Paroctopus is a small genus of octopuses from the family Octopodidae.

Paroctopus are small-bodied; short mantled, pouch like octopuses with short, stocky arms which are 2 or 3 times the length of the mantle. The males have 1-3 enlarged suckers on each arm with their right third arm being hectocotylised and shorter than its opposite arm. There are stylets and these are non-mineralised. One to 3 enlarged suckers on all arms of males only. The ligula is of medium size with a short calamus. Their gills have 6‑8 lamellae per outer demibranch. Paroctopus lays small to medium-sized eggs which are on very short stalks and are attached singly in small clusters within the empty shells of gastropods and bivalves. They are uniformly coloured with little variation in pattern and they lack a patch and groove system. There is a faint frontal white spot complex. The integument lacks large primary papillae.

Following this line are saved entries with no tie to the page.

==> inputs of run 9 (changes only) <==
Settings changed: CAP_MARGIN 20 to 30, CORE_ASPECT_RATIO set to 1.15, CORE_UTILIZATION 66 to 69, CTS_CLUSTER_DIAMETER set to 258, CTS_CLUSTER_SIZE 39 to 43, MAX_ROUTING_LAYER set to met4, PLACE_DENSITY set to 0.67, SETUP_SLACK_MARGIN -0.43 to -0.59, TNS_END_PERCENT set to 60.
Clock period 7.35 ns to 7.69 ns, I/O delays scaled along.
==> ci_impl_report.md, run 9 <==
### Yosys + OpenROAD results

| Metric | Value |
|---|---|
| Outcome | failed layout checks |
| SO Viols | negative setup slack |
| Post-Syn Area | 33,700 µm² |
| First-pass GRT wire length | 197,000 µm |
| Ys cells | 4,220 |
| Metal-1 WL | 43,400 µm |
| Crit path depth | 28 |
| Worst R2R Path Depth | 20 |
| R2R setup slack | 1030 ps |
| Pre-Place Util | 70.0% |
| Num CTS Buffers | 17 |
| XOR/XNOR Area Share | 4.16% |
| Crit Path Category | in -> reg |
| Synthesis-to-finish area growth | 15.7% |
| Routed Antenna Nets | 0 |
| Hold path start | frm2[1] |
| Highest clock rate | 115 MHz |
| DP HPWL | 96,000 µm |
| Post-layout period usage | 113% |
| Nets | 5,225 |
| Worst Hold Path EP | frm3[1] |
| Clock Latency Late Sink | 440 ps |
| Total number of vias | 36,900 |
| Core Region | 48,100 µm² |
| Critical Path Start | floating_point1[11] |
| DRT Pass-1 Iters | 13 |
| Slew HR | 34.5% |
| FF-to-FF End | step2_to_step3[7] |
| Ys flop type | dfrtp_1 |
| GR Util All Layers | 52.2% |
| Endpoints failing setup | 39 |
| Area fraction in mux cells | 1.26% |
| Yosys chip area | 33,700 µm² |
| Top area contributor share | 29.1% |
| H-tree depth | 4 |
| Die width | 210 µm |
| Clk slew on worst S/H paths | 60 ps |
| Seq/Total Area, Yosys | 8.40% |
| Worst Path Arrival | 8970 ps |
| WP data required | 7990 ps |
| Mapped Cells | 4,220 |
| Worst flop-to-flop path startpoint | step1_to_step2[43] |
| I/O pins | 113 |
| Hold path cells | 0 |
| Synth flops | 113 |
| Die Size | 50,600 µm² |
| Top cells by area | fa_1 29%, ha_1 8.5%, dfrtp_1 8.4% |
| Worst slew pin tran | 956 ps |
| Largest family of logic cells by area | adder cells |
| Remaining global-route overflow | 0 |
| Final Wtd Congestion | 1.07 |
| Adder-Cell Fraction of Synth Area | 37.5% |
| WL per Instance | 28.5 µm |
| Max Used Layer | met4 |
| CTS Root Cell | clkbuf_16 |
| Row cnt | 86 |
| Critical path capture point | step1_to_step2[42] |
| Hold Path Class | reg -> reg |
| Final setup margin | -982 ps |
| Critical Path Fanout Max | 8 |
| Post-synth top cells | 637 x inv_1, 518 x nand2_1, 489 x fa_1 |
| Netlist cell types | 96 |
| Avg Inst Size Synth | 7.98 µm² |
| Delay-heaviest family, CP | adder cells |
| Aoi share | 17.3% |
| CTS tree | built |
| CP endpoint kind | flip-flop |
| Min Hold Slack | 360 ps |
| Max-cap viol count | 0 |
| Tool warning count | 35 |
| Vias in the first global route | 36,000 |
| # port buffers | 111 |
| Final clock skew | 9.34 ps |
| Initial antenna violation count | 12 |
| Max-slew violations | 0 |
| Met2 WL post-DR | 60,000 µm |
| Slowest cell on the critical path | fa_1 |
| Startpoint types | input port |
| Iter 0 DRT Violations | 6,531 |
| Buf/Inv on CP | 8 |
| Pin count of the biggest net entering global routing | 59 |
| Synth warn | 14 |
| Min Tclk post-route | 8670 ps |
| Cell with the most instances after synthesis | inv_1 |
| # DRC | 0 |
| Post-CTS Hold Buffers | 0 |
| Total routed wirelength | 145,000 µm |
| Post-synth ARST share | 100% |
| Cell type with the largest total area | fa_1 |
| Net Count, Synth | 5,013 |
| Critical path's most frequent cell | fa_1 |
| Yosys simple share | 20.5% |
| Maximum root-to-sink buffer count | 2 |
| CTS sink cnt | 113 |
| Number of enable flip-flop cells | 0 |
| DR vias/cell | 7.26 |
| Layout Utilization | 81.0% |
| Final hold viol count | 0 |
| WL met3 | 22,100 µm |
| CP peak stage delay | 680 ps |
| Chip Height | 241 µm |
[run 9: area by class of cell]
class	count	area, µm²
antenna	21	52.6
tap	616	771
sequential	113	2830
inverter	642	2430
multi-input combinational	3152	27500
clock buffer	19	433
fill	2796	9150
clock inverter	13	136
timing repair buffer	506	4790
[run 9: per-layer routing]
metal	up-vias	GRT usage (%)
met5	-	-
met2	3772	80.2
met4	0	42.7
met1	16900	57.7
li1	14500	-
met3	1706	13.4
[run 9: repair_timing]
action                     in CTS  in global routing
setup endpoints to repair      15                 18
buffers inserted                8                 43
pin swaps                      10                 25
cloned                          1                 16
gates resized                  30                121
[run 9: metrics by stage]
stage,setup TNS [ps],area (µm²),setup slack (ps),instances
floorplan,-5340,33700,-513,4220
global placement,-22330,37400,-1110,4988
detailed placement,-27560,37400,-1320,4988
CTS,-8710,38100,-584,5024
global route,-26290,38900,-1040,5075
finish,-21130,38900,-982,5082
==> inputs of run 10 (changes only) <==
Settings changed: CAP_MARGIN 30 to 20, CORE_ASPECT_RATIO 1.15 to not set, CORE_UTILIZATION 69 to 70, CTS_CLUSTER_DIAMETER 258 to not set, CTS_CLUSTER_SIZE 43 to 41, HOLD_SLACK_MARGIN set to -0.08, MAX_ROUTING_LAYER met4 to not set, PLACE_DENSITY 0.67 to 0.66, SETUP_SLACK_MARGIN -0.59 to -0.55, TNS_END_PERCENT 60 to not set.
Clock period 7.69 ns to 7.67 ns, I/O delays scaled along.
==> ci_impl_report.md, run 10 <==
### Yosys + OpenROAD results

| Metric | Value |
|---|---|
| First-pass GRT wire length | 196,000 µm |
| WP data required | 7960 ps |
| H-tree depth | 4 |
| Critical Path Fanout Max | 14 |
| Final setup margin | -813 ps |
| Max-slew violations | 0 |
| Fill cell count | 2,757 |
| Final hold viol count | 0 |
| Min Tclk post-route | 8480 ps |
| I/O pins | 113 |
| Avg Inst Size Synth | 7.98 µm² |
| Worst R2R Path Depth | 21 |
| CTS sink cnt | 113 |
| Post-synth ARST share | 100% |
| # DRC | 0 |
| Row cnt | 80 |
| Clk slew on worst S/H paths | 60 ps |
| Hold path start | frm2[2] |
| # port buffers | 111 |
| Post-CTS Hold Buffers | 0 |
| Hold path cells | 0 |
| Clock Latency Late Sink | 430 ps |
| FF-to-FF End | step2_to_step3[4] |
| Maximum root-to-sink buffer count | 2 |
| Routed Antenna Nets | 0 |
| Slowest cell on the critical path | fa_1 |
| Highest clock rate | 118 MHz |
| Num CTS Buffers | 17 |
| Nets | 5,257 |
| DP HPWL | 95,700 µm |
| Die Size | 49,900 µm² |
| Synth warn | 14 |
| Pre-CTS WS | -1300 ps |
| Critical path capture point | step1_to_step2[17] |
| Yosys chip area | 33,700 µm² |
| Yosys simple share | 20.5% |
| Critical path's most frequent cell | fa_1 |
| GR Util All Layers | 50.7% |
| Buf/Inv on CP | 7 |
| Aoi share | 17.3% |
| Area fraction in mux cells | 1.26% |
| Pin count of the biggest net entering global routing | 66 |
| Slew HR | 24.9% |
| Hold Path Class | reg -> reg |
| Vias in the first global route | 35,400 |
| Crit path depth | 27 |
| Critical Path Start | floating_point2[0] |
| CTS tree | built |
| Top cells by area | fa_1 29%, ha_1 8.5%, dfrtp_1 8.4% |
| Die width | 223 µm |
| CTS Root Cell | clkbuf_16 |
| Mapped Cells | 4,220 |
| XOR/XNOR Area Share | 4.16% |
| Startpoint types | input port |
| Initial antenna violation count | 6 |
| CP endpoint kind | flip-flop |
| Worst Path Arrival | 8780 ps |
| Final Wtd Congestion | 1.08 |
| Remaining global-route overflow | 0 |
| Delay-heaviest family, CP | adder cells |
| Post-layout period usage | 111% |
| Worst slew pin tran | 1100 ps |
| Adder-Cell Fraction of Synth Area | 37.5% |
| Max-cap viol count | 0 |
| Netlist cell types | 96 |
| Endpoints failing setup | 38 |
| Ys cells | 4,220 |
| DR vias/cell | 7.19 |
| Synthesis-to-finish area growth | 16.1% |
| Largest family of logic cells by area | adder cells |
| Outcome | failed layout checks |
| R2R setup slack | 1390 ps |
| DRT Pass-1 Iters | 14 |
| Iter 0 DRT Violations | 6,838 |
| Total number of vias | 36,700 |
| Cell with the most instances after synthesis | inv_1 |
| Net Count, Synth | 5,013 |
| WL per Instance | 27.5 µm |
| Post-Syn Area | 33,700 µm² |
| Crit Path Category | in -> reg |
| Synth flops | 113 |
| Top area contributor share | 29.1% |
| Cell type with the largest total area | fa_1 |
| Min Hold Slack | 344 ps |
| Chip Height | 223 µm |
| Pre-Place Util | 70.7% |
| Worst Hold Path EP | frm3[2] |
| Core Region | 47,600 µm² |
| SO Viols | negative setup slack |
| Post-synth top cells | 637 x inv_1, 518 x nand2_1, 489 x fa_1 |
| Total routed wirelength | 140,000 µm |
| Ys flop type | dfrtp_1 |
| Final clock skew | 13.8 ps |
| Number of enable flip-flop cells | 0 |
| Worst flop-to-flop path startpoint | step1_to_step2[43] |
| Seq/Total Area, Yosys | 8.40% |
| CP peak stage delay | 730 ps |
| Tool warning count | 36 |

The species of Paroctopus are distributed in the northeastern Pacific Ocean off Mexico and the Gulf of California and in the western Atlantic Ocean, the Caribbean Sea and the Gulf of Mexico.

==Species==
The following species are assigned to Paroctopus:

- Paroctopus araneoides * Taki, 1964
- Paroctopus digueti (Perrier & Rochebrune, 1894)
- Paroctopus mercatoris (Adam, 1937)

The species listed above with an asterisk (*) are taxon inquirendum and need further study to determine if they are valid species or synonyms.